For 5 years now I have been walking into my daughter’s school to pick her up and for 5 years I have been staring at the same “remove your shoes” sign perched at the entry way asking people to do their part in keeping the school clean. The other day when I saw the sign, again, it finally dawned on me that there has to be something better and perhaps it was time for an upgrade.

The schools in my area operate on a tight budget and there is typically no money to be spent on “frivolous” items, especially “remove your shoes” signs. I talked to the principal and asked if I would be able to donate a couple of new signs that would replace the old ones. She was happy to accept the offer.

So this is where one of the side projects come in. I didn’t have a clear game plan and all the ideas I generated started to get to complicated and expensive. The one aspect I did know is that I was going to give my new shop equipment, a vinyl plotter, a workout and use it for all the art work. I decided to just head into the garage, see what metal I had laying around, and start cutting and welding.

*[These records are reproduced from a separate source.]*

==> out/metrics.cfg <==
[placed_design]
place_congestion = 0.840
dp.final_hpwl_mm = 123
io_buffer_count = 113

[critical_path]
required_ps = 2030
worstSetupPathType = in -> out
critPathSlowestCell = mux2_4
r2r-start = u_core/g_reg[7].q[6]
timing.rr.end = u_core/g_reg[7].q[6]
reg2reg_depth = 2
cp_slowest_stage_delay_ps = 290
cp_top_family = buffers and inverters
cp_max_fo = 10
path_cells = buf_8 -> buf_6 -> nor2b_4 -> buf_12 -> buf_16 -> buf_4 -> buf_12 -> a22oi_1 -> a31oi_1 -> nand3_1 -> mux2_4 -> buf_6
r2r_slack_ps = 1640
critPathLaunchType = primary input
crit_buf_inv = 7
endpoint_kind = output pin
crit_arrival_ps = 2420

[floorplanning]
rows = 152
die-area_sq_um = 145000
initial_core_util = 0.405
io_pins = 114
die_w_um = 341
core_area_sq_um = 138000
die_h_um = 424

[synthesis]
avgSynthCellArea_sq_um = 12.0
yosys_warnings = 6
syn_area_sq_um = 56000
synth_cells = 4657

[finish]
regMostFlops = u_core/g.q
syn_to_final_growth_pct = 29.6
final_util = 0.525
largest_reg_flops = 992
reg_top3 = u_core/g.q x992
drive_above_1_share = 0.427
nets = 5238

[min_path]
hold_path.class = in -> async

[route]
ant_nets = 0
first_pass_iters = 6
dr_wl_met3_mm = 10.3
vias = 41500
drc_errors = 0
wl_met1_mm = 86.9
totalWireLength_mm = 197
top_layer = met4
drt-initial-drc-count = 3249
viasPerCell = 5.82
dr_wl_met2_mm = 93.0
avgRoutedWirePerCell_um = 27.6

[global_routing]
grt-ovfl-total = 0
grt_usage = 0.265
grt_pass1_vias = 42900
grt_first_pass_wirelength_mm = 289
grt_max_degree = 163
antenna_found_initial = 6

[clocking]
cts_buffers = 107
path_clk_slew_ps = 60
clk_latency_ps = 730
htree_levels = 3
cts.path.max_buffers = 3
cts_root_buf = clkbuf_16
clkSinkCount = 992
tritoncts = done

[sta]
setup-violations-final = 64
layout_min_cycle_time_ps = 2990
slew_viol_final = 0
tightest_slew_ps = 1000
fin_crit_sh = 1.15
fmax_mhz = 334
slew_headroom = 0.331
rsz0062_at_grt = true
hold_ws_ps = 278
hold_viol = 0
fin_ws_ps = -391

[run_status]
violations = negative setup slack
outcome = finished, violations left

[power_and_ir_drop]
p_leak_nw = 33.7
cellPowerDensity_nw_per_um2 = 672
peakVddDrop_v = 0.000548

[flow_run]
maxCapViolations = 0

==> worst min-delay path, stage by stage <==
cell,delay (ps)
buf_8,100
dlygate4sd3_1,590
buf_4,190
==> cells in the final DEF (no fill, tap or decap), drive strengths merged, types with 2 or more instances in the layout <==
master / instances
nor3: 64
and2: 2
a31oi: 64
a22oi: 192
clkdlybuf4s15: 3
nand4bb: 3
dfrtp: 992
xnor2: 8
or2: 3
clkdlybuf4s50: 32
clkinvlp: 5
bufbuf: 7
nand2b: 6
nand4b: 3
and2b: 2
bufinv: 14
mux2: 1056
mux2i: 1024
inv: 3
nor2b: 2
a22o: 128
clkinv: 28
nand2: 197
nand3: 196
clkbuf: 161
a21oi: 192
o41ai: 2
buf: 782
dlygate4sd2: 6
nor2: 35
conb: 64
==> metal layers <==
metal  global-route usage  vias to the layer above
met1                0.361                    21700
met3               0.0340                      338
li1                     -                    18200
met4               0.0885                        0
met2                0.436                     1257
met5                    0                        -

I finally settled on a chalkboard/sandwich board retro theme. Everything was going to go black and white to give it a bit of an old school look. Since there are 2 main entrances to the school I offered to double the recipe and build two signs at the same time. As usual the documentation of the project was done in picture format and is available below for your viewing. I am happy with how they turned out and I am even happier that I completed the entire project “in house”.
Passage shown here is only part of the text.